After a month, I’ve been at it long enough that the oak I’m working with has etched its' grain pattern into my head, so that when I close my eyes at night to sleep, or not sleep, its' heavy red figure dances up before me. The garage gets over ninety five by noon, it is my sanctuary. I’m lucky, building furniture, however it’s almost exactly six hundred miles from home. Just before this job, a friend gave me three albums by a band named ISIS, which I’ve just about worn out, listening to the point that it no longer resembles music but more of a colored texture lining the jumbled sanctuary between my ears. Violet. Reds and Blues.
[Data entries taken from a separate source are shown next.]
<file path="config.mk">
export PLATFORM = sky130hd
export DESIGN_NAME = output_job_scheduler
export DESIGN_NICKNAME = d
export VERILOG_FILES = /design/src/rtl/npu_out_pkg.sv /design/src/rtl/out_job_fifo.sv /design/src/rtl/output_job_scheduler.sv
export SDC_FILE = /design/constraint.sdc
export NUM_CORES = 1
export LEC_CHECK = 0
export BUFFER_PORTS_ARGS = -buffer_cell sky130_fd_sc_hd__buf_2
export CORE_MARGIN = 8
export CORE_UTILIZATION = 46
export DETAILED_ROUTE_END_ITERATION = 8
export PLACE_DENSITY = 0.68
export SYNTH_ARGS = -nofsm -noshare
export SYNTH_HDL_FRONTEND = slang
export SYNTH_SLANG_ARGS = --single-unit
</file>
<file path="constraint.sdc">
create_clock -name m_axis_aclk -period 1.97 [get_ports m_axis_aclk]
set_clock_uncertainty 0.1 [all_clocks]
set_input_delay 0.591 -clock m_axis_aclk [delete_from_list [all_inputs] [get_ports m_axis_aclk]]
set_output_delay 0.591 -clock m_axis_aclk [all_outputs]
set_load 0.02 [all_outputs]
</file>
The days run together.

People have been telling me about ISIS for ten years. The music is huge, complex and lush. It is metal, but not the same kind we had growing up, the music has grown up with us it seems. I skulk daily around my machinery in the garage and let it wash over me.
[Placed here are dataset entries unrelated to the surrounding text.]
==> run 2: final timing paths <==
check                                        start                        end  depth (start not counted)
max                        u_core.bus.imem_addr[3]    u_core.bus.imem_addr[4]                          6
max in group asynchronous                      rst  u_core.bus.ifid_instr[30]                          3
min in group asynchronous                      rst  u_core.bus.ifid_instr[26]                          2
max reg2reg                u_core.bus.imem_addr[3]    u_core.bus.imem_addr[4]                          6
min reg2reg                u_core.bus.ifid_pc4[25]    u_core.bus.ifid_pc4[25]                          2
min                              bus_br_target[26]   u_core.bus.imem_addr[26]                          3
`config.mk`:
```
export PLATFORM = sky130hd
export DESIGN_NAME = mem_arbiter
export DESIGN_NICKNAME = d
export VERILOG_FILES = /design/src/rtl/mem_arbiter.sv
export SDC_FILE = /design/constraint.sdc
export NUM_CORES = 1
export LEC_CHECK = 0
export CAP_MARGIN = 0
export CELL_PAD_IN_SITES_DETAIL_PLACEMENT = 1
export CELL_PAD_IN_SITES_GLOBAL_PLACEMENT = 1
export CORE_AREA = 2 2 143 103
export DETAILED_ROUTE_END_ITERATION = 12
export DIE_AREA = 0 0 145 105
export MAX_ROUTING_LAYER = met4
export PLACE_DENSITY_LB_ADDON = 0.08
export SYNTH_ARGS = -nofsm -noshare
export SYNTH_HDL_FRONTEND = slang
export SYNTH_SLANG_ARGS = --single-unit
export TNS_END_PERCENT = 10
```
`constraint.sdc`:
```
create_clock -name clk -period 2.9 [get_ports clk]
set_input_delay 0.58 -clock clk [delete_from_list [all_inputs] [get_ports clk]]
set_output_delay 0.58 -clock clk [all_outputs]
set_load 0.01 [all_outputs]
```
`src/rtl/mem_arbiter.sv`:
```
// mem_arbiter: round-robin two-port arbiter in front of a single unified RAM.
// Port 0 is the CPU, port 1 the loader/debug DMA. One beat is granted per cycle;
// a locking owner may keep the RAM for up to MAX_BURST beats while the other port waits.
module mem_arbiter #(
    parameter int unsigned MAX_BURST = 4
) (
    input  logic        clk,
    input  logic        reset,
    input  logic        req0,
    input  logic        req1,
    input  logic        lock0,
    input  logic        lock1,
    input  logic        we0,
    input  logic        we1,
    input  logic [31:0] addr0,
    input  logic [31:0] addr1,
    input  logic [31:0] wdata0,
    input  logic [31:0] wdata1,
    output logic        gnt0,
    output logic        gnt1,
    output logic        rvalid0,
    output logic        rvalid1,
    output logic [31:0] rdata0,
    output logic [31:0] rdata1,
    output logic [31:0] ram_addr,
    output logic [31:0] ram_wdata,
    output logic        ram_we,
    input  logic [31:0] ram_rdata,
    output logic [1:0]  owner_debug
);

    localparam int unsigned CntW = $clog2(MAX_BURST + 1);
    localparam logic [CntW:0] MaxWide = (CntW + 1)'(MAX_BURST);
    localparam logic [CntW-1:0] MaxCnt = CntW'(MAX_BURST);

    typedef enum logic [1:0] {
        StIdle = 2'b00,
        StOwn0 = 2'b01,
        StOwn1 = 2'b10
    } state_e;

    state_e          state_q, state_d;
    logic            last_q, last_d;   // port that owned the RAM most recently
    logic [CntW-1:0] cnt_q, cnt_d;     // beats already taken in the current tenure
    logic [CntW:0]   cnt_inc;          // one bit wider so cnt+1 never wraps
    logic [CntW-1:0] cnt_sat;

    assign cnt_inc = {1'b0, cnt_q} + {{CntW{1'b0}}, 1'b1};
    assign cnt_sat = (cnt_inc > MaxWide) ? MaxCnt : cnt_inc[CntW-1:0];

    // State register with synchronous active-low reset; port 0 wins the first tie.
    always_ff @(posedge clk) begin
        if (!reset) begin
            state_q <= StIdle;
            last_q  <= 1'b1;
            cnt_q   <= '0;
        end else begin
            state_q <= state_d;
            last_q  <= last_d;
            cnt_q   <= cnt_d;
        end
    end

    // Next-state: round-robin entry from idle, bounded locked bursts under contention.
    always_comb begin
        state_d = state_q;
        last_d  = last_q;
        cnt_d   = cnt_q;
        case (state_q)
            StIdle: begin
                cnt_d = '0;
                if (req0 && req1) begin
                    state_d = last_q ? StOwn0 : StOwn1;
                end else if (req0) begin
                    state_d = StOwn0;
                end else if (req1) begin
                    state_d = StOwn1;
                end
            end
            StOwn0: begin
                if (!req1) begin
                    if (req0) begin
                        cnt_d = cnt_sat;
                    end else begin
                        state_d = StIdle;
                        last_d  = 1'b0;
                        cnt_d   = '0;
                    end
                end else if (req0 && lock0 && (cnt_inc < MaxWide)) begin
                    cnt_d = cnt_inc[CntW-1:0];
                end else begin
                    // Hand over with no bubble: port 1 gets its first beat next cycle.
                    state_d = StOwn1;
                    last_d  = 1'b0;
                    cnt_d   = '0;
                end
            end
            StOwn1: begin
                if (!req0) begin
                    if (req1) begin
                        cnt_d = cnt_sat;
                    end else begin
                        state_d = StIdle;
                        last_d  = 1'b1;
                        cnt_d   = '0;
                    end
                end else if (req1 && lock1 && (cnt_inc < MaxWide)) begin
                    cnt_d = cnt_inc[CntW-1:0];
                end else begin
                    state_d = StOwn0;
                    last_d  = 1'b1;
                    cnt_d   = '0;
                end
            end
            default: begin
                state_d = StIdle;
                cnt_d   = '0;
            end
        endcase
    end

    // Grants are combinational so a dropped req or an asserted reset kills the beat at once.
    always_comb begin
        gnt0    = (state_q == StOwn0) && req0 && reset;
        gnt1    = (state_q == StOwn1) && req1 && reset;
        ram_we  = (gnt0 && we0) || (gnt1 && we1);
        rvalid0 = gnt0 && !we0;
        rvalid1 = gnt1 && !we1;
    end

    // RAM address/data follow the current owner; both read ports share the RAM read path.
    always_comb begin
        ram_addr  = '0;
        ram_wdata = '0;
        case (state_q)
            StOwn0: begin
                ram_addr  = addr0;
                ram_wdata = wdata0;
            end
            StOwn1: begin
                ram_addr  = addr1;
                ram_wdata = wdata1;
            end
            default: begin
                ram_addr  = '0;
                ram_wdata = '0;
            end
        endcase
    end

    assign rdata0      = ram_rdata;
    assign rdata1      = ram_rdata;
    assign owner_debug = state_q;

endmodule
```
# Word-level counts from Yosys, hierarchy flattened
# Cells that the tools add are included.
# op_classes
addsub,1
mul,0
div,0
order_cmp,2
eq_ne,7
n_shift,0
mux,28
n_bitwise,0
n_reduce_logical,20
# op_table
operator,count
32-bit case mux with 2 select lines,2
3-bit 2-to-1 mux,7
2-bit 2-to-1 mux,10
1-bit logical AND,13
"3-bit != test, second input constant",4
5-bit AND reduction,2
1-bit 2-to-1 mux,6
2-bit case mux with 3 select lines,1
3-bit case mux with 2 select lines,1
"3-bit by 1-bit adder with 4-bit output, second input constant",1
"4-bit by 3-bit greater-than comparator with 1-bit output, second input constant",1
"4-bit by 3-bit less-than comparator with 1-bit output, second input constant",1
"4-bit != test, second input constant",1
"2-bit by 1-bit equality test with 1-bit output, second input constant",1
"2-bit equality test, second input constant",1
1-bit zero test,2
2-bit zero test,1
1-bit case mux with 2 select lines,1
2-bit nonzero test,1
1-bit logical OR,1
# word_totals
ff_bits,6
latch_bits,0
ramBits,0
mem_bits_ro,0
inputBits,168
output_inout_bits,135
wordCells,61
n_memories,0

# Depth between registers and ports, before layout
# Gate-level depths: netlist of run 1.
# depth
ltp_word,6
depth_mapped,6
ltp_nobuf,6

# Worst setup path before layout of run 1
# OpenSTA, ideal clock, no wires.
# synth_timing
path_kind,reg2out
start,"register state_q[0], in the netlist owner_debug[0]"
end,output ram_addr[13]
arrival_ns,1.480
required_time_ns,2.320
setup_slack_ns,0.840
path_stages_with_launch,6
n_path_buf,2
cell_sequence,dfxtp_1 -> inv_1 -> ha_1 -> clkbuf_1 -> clkbuf_1 -> nor2b_1
# synth_between
elab_chain_cells,2
elab_cells_between_ends,3
classes_between,2 x eq/ne; 1 x mux
# synth_rtl
item,line_no,text
"start, declared",42,"state_e state_q, state_d;"
"start signal, assigned",54,state_q <= StIdle;
"start signal, assigned",58,state_q <= state_d;
2-bit equality test or 2-bit by 1-bit equality test with 1-bit output (tied branches),135,case (state_q)
32-bit case mux with 2 select lines (*),135,
"end, declared",25,"output logic [31:0] ram_addr,"
# Mark *: on every way between the ends. The rest lies on a longest branch, timed or not.

# Worst setup path in the final report of run 1
# layout_timing
start,"register state_q[0], in the netlist owner_debug[0]"
end,output ram_wdata[1]
# layout_between
elab_chain_cells,2
elab_cells_between_ends,3
classes_between,2 x eq/ne; 1 x mux
# layout_rtl
item,line_no,text
2-bit equality test or 2-bit by 1-bit equality test with 1-bit output (tied branches),135,
32-bit case mux with 2 select lines (*),135,
"end, declared",26,"output logic [31:0] ram_wdata,"
# Marks and branches as above.

==> qor.yml, run 1 <==
status:
  outcome: "finished, final reports clean"
clocking:
  clockRootBuffer: "clkbuf_16"
  clock-sinks: 6
  numCtsBuffers: 3
  cts_hold_buf: 0
  insertion_delay_ns: 0.23
  cts_buffer_depth: 2
  htree_levels: 1
  path_clk_slew_ns: 0.03
  tritoncts: "yes"
die:
  fp.dieH_um: 105
  die_w_um: 145
  ios: 303
  design.core.area_um2: 13700
  die_area_um2: 15200
  start_util: 0.139
  placementRows: 36
timing:
  worst-slew-pin-transition_ns: 0.296
  rsz0062_at_grt: "false"
  fin_setup_tns_ns: 0
  fmax_mhz: 363
  finalHoldViolCount: 0
  hold_slack_ns: 0.453
  fin_ws_ns: 0.144
  setup_violations: 0
  finClkSkew_ns: 0.000244
  period_share: 0.950
  min_period_ns: 2.76
  slew_headroom: 0.802
  drv_slew: 0
synth:
  netlist-cell-type-count: 31
  ys_seq_area_frac: 0.0630
  synthCells: 271
  syn_area_per_cell_um2: 7.04
  synth_seq_cells: 6
  netlist_area_um2: 1910
  synthArstFlopShare: 0
  synth_top_area_cell: "a22oi_1"
  synth.top_cell.area_share: 0.256
  synth_flop_cell: "dfxtp_1"
  synth_edf_count: 0
  synth.area.top_cells: "a22oi_1 26%, buf_4 25%, nor2b_1 21%"
  yosysWarningCount: 0
  synth_fp_nets: 444
place:
  dp_cells: 589
  place_hpwl_um: 7530
  place_ws_ns: 0.163
  numPortBuffers: 206
  place_congestion: 0.709
power:
  p_sw_frac: 0.373
  sequentialPowerShare: 0.072
  pwr_density_cell_nw_per_um2: 379
  p_comb_frac: 0.776
  p_leak_nw: 1.20
  peakVddDrop_uv: 229
  p_int_mw: 0.912
  p_sw_mw: 0.542
  clkPwrFrac: 0.152
drt:
  drt_iter0_drc: 73
  wl_met2_um: 4440
  wl_per_cell_um: 16.0
  met3WireLength_um: 887
  drc: 0
  wl_met1_um: 4080
  routed_wl_um: 9470
  vias_per_cell: 4.10
  drt_first_pass_iters: 4
  top_layer: "met4"
  antenna_left: 0
  vias: 2427
critical_path:
  arrival_ns: 2.18
  cp-start-kind: "flip-flop"
  worst-setup-path-type: "flip-flop to output port"
  r2r_start: "owner_debug[0]"
  r2r_slack_ns: 0.93
  crit_path_cell_trace: "inv_1 -> ha_1 -> buf_12 -> nor2b_1 -> clkdlybuf4s50_1"
  required_ns: 2.32
  worst_path_largest_cell_delay_ns: 0.57
  r2r_end: "owner_debug[0]"
  startpoint: "owner_debug[0]"
  worst_setup_path_end_kind: "output port"
  critPathCapture: "ram_wdata[1]"
  crit_slowest_cell: "clkdlybuf4s50_1"
  r2r.worst_path.cells: 7
  cp_max_fo: 66
grt:
  grt_start_max_net_pins: 67
  grt_util_all_layers: 0.120
  antenna_found_initial: 0
  grt_overflow: 0
  grt_pass1_vias: 2497
  grt_pass1_wl_um: 14500
finish:
  layout-area-overhead-vs-synth_pct: 101
  n_antenna_cell: 0
  drive_gt1_frac: 0.0373
  nNetsFinal: 577
  final_cells: 592
flow_run:
  maxCapViolations: 0
worst_hold_path:
  hold_path.class: "flip-flop to flip-flop"
==> routing by layer <==
layer  vias to the layer above  global-route usage
li1                       1155                   -
met1                      1128               0.148
met2                       133               0.195
met3                        11              0.0424
met4                         0              0.0163
met5                         -                   -
==> final cells by class <==
class,instances,area [µm²]
Fill cell,1601,9900
Timing Repair Buffer,213,2180
Clock buffer,3,75.1
Inverter,7,26.3
Tap cell,190,238
Sequential cell,6,120
Multi-Input combinational cell,173,1200
==> metrics by stage <==
step | instance area, µm² | utilization | power [mW]
6_report | 3840 | 0.280 | 1.45
5_1_grt | 3840 | 0.280 | 1.57
4_1_cts | 3830 | 0.279 | 1.48
3_5_place_dp | 3760 | 0.273 | 1.25
3_3_place_gp | 3760 | 0.273 | 1.25
2_1_floorplan | 1910 | - | 0.744
==> worst min path at each step <==
stage                   from       end  slack (ns)  depth (start not counted)
finish              cnt_q[0]  cnt_q[0]        0.45                          1
global route        cnt_q[0]  cnt_q[0]        0.50                          1
CTS                 cnt_q[0]  cnt_q[0]        0.46                          1
detailed placement  cnt_q[0]  cnt_q[0]        0.46                          1
global placement    cnt_q[0]  cnt_q[0]        0.46                          1
floorplan           cnt_q[0]  cnt_q[0]        0.43                          1
==> critical path: cells and delay by family (launching register included) <==
family / cells / cell delay (ns)
flip-flops: 1 / 0.44
adder cells (fa/ha/maj): 1 / 0.34
AND/OR/NAND/NOR: 1 / 0.20
buffers and inverters: 3 / 0.91
==> cells in the final DEF (no fill, tap or decap), types with 2 or more instances in the layout <==
| cell type | n |
|---|---|
| a22oi_1 | 65 |
| nor3_1 | 4 |
| nand2_1 | 9 |
| clkbuf_16 | 3 |
| clkdlybuf4s50_1 | 206 |
| nor2_1 | 4 |
| ha_1 | 3 |
| inv_1 | 7 |
| buf_4 | 2 |
| mux2i_1 | 2 |
| dfxtp_1 | 6 |
| buf_12 | 5 |
| nor2b_1 | 65 |
==> registers in the layout (all words and copies together), names as in the netlist <==
signal       cells
last_q           1
cnt_q            3
owner_debug      2
==> logic make-up after synthesis <==
group           count (synthesis)  synth area share
buf+inv                        92             0.313
simple gates                   87             0.266
compound gates                 79             0.315
flops                           6            0.0630
fa+ha+maj                       5            0.0328
mux                             2            0.0105
==> power by group through the flow <==
| stage | Combinational (mW) | Clock [mW] | Sequential [mW] |
|---|---|---|---|
| finish | 1.13 | 0.221 | 0.104 |
| global route | 1.23 | 0.232 | 0.107 |
| CTS | 1.15 | 0.227 | 0.104 |
| detailed placement | 1.15 | 0 | 0.104 |
| global placement | 1.15 | 0 | 0.104 |
| floorplan | 0.640 | 0 | 0.104 |
==> timing repair <==
item / in CTS / in global routing
resized for setup: 0 / 1
hold endpoints to repair: 0 / 0
setup buffers: 0 / 0
endpoints found under the setup margin: 0 / 1
==> Yosys cell counts (all sizes together) (2+ instances only) <==
cell type / n
nor2: 5
nor2b: 65
ha: 5
and2: 2
nand2: 9
a211oi: 2
a22oi: 65
dfxtp: 6
o21ai: 2
nor3: 4
clkbuf: 11
mux2i: 2
buf: 74
inv: 7
Power figures use the tool's default switching activity.
==> inputs of run 2 (changes only) <==
--- a/config.mk
+++ b/config.mk
@@ -11,6 +11,7 @@
 export CORE_AREA = 2 2 143 103
 export DETAILED_ROUTE_END_ITERATION = 12
 export DIE_AREA = 0 0 145 105
+export GPL_TIMING_DRIVEN = 1
 export MAX_ROUTING_LAYER = met4
 export PLACE_DENSITY_LB_ADDON = 0.08
 export SYNTH_ARGS = -nofsm -noshare
==> constraint.sdc (replaced) <==
create_clock -name clk -period 2.9 [get_ports clk]
set_input_delay 0.58 -clock clk [delete_from_list [all_inputs] [get_ports clk]]
set_output_delay 0.58 -clock clk [all_outputs]
set_load 0.02 [all_outputs]
==> qor.yml, run 2 (synthesis results as in run 1) <==
power:
  p_int_mw: 0.902  # -1.1%
  pwr_density_cell_nw_per_um2: 399  # +5.5%
  p_sw_frac: 0.411  # +0.0382
  p_comb_frac: 0.786  # +0.010
  clkPwrFrac: 0.146  # -0.006
  finalPower_mw: 1.53  # +5.3%
  p_leak_nw: 1.24  # +3.3%
  sequentialPowerShare: 0.068  # -0.004
  peakVddDrop_uv: 256  # +12%
  p_sw_mw: 0.629  # +16%
clocking:
  tritoncts: "yes"
  numCtsBuffers: 3  # unchanged
  post_cts_buffers: 0  # unchanged
  insertion_delay_ns: 0.23  # about the same
  clock-sinks: 6  # unchanged
  clockRootBuffer: "clkbuf_16"
  path_clk_slew_ns: 0.04  # about the same
  cts_buffer_depth: 2  # unchanged
  htree_levels: 1  # unchanged
place:
  place_hpwl_um: 7740  # +2.8%
  dp_cells: 591  # +0.34%
  numPortBuffers: 206  # unchanged
  place_congestion: 0.719  # +1.5%
finish:
  nNetsFinal: 579  # +0.35%
  n_antenna_cell: 0  # unchanged
  regMostFlops: "cnt_q"
  multi_input_area_um2: 1200  # unchanged
  drive_gt1_frac: 0.0421  # +0.00477
  largest_reg_flops: 3  # unchanged
  final_cells: 594  # +0.34%
  mostFrequentLayoutCell: "clkdlybuf4s50_1"
  final_cell_mix: "204 x clkdlybuf4s50_1, 65 x a22oi_1, 65 x nor2b_1"
  regArea_um2: 120  # unchanged
  num-fill-cells: 1626  # +1.6%
  layout-area-overhead-vs-synth_pct: 101
critical_path:
  cp_max_fo: 66  # unchanged
  crit_path_cell_trace: "inv_1 -> ha_1 -> buf_12 -> nor2b_1 -> clkdlybuf4s50_1"
  arrival_ns: 2.19  # about the same
  r2r_start: "owner_debug[0]"
  required_ns: 2.32  # about the same
  crit_slowest_cell: "clkdlybuf4s50_1"
  r2r.worst_path.cells: 7  # unchanged
  worst_setup_path_end_kind: "output port"
  worst_path_largest_cell_delay_ns: 0.64  # +0.07 ns
  cp-start-kind: "flip-flop"
  worst-setup-path-type: "flip-flop to output port"
  r2r_end: "owner_debug[1]"
  r2r_slack_ns: 0.97  # +0.04 ns
grt:
  grt_pass1_vias: 2566  # +2.8%
  grt_start_max_net_pins: 67  # unchanged
  grt_overflow: 0  # unchanged
  grt_util_all_layers: 0.124  # +0.00352
  grt_pass1_wl_um: 14900  # +2.2%
  antenna_found_initial: 0  # unchanged
drt:
  drc: 0  # unchanged
  vias_per_cell: 4.06  # -0.99%
  drt_iter0_drc: 47  # -36%
  wl_per_cell_um: 16.3  # +1.8%
  wl_met1_um: 4280  # +4.8%
  met3WireLength_um: 818  # -7.8%
  antenna_left: 0  # unchanged
  drt_first_pass_iters: 4  # unchanged
  top_layer: "met4"
  vias: 2411  # -0.66%
  wl_met2_um: 4510  # +1.4%
  routed_wl_um: 9670  # +2.1%
timing:
  period_share: 0.955  # +0.00430
  fin_setup_tns_ns: 0  # unchanged
  worst-slew-pin-transition_ns: 0.344  # +0.0479 ns
  finClkSkew_ns: 0.00403  # +0.00379 ns
  drv_slew: 0  # unchanged
  slew_headroom: 0.771  # -0.0316
  finalHoldViolCount: 0  # unchanged
  rsz0062_at_grt: "false"
  setup_violations: 0  # unchanged
  fmax_mhz: 361  # -0.45%
  min_period_ns: 2.77  # +0.0125 ns
worst_hold_path:
  hold-path-endpoint: "cnt_q[0]"
  min_delay_path_depth: 1  # unchanged
  hold_path.class: "flip-flop to flip-flop"
  worstHoldStart: "cnt_q[0]"
die:
  fp.dieH_um: 105  # unchanged
  design.core.area_um2: 13700  # unchanged
  die_w_um: 145  # unchanged
  die_area_um2: 15200  # unchanged
  start_util: 0.139  # unchanged
  placementRows: 36  # unchanged
  ios: 303  # unchanged
status:
  outcome: "finished, final reports clean"
flow_run:
  maxCapViolations: 0  # unchanged
[run 2: cell count changes in the layout (fill, tap and decap cells not counted), sizes merged]
cell           delta
buf               +2
clkdlybuf4s50     -2
dlymetal6s2s      +2
[run 2: repair_timing]
item                                    4_1_cts  5_1_grt
gates resized for setup                       0        3
endpoints found under the setup margin        0       21
hold buffers                                  0        0
[run 2: worst max-delay path by stage]
| stage | startpoint | endpoint | slack (ns) | cells after the start |
|---|---|---|---|---|
| after detailed placement | req1 | ram_we | 0.21 | 5 |
| after floorplan | owner_debug[0] | ram_addr[13] | 0.62 | 5 |
| final | owner_debug[0] | ram_wdata[1] | 0.13 | 5 |
| after global routing | owner_debug[0] | ram_addr[17] | 0.01 | 5 |
| after CTS | owner_debug[0] | ram_wdata[5] | 0.07 | 6 |
| after global placement | reset | ram_we | 0.26 | 5 |
[run 2: power groups by stage]
| stage | clock network [mW] | logic, mW | registers (mW) |
|---|---|---|---|
| after floorplan | 0 | 0.757 | 0.109 |
| after global placement | 0 | 1.22 | 0.104 |
| after detailed placement | 0 | 1.22 | 0.104 |
| after CTS | 0.230 | 1.23 | 0.103 |
| after global routing | 0.235 | 1.31 | 0.105 |
| final | 0.223 | 1.20 | 0.104 |
[run 2: stage by stage]
| stage | area, µm² | worst slack [ns] | hold WS (ns) | utilization |
|---|---|---|---|---|
| finish | 3840 | 0.132 | 0.452 | 0.279 |
| CTS | 3820 | 0.0654 | 0.458 | 0.278 |
| floorplan | 1910 | 0.624 | 0.428 | - |
| global placement | 3750 | 0.263 | 0.442 | 0.273 |
| detailed placement | 3750 | 0.213 | 0.453 | 0.273 |
| global route | 3840 | 0.0119 | 0.481 | 0.279 |
[run 2: layout make-up]
class                   count  area share
clock buffers               3      0.0196
inverters                   7     0.00685
multi-input cells         173       0.314
flip-flops and latches      6      0.0313
well taps                 190      0.0620
repair buffers            215       0.566
[run 2: worst max-delay path, delay by kind of cell, from the launching register on]
kind,cells,cell delay [ns]
buffers and inverters,3,1.01
AND/OR/NAND/NOR,1,0.18
flip-flops,1,0.41
adder cells (fa/ha/maj),1,0.33
[run 2: per-layer routing]
| metal | vias up | track usage |
|---|---|---|
| met5 | - | - |
| met4 | 0 | 0.0205 |
| met3 | 11 | 0.0384 |
| met2 | 132 | 0.201 |
| met1 | 1111 | 0.153 |
| li1 | 1157 | - |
For the better part of a month the song that encourages me most is one called Hym, the last on their second album, Oceanic, and it sounds to me like exactly that, a hymn. It ascends, it climbs and then it breaks. One day I’ve had it, homesick and covered in sweat, so I turn this song up as loud as I can take it and walk out into the sun and the heat. Daydreaming, I imagine the group set up on a hill near sunset playing at the foot of a mountain range. They are playing music at the mountains. The guitars wind around each other. The sound the singer makes is less like a roar than usual. It sounds as though he is howling at God. This is what has not changed since our adolescence; the thing most rooted in this music is pain.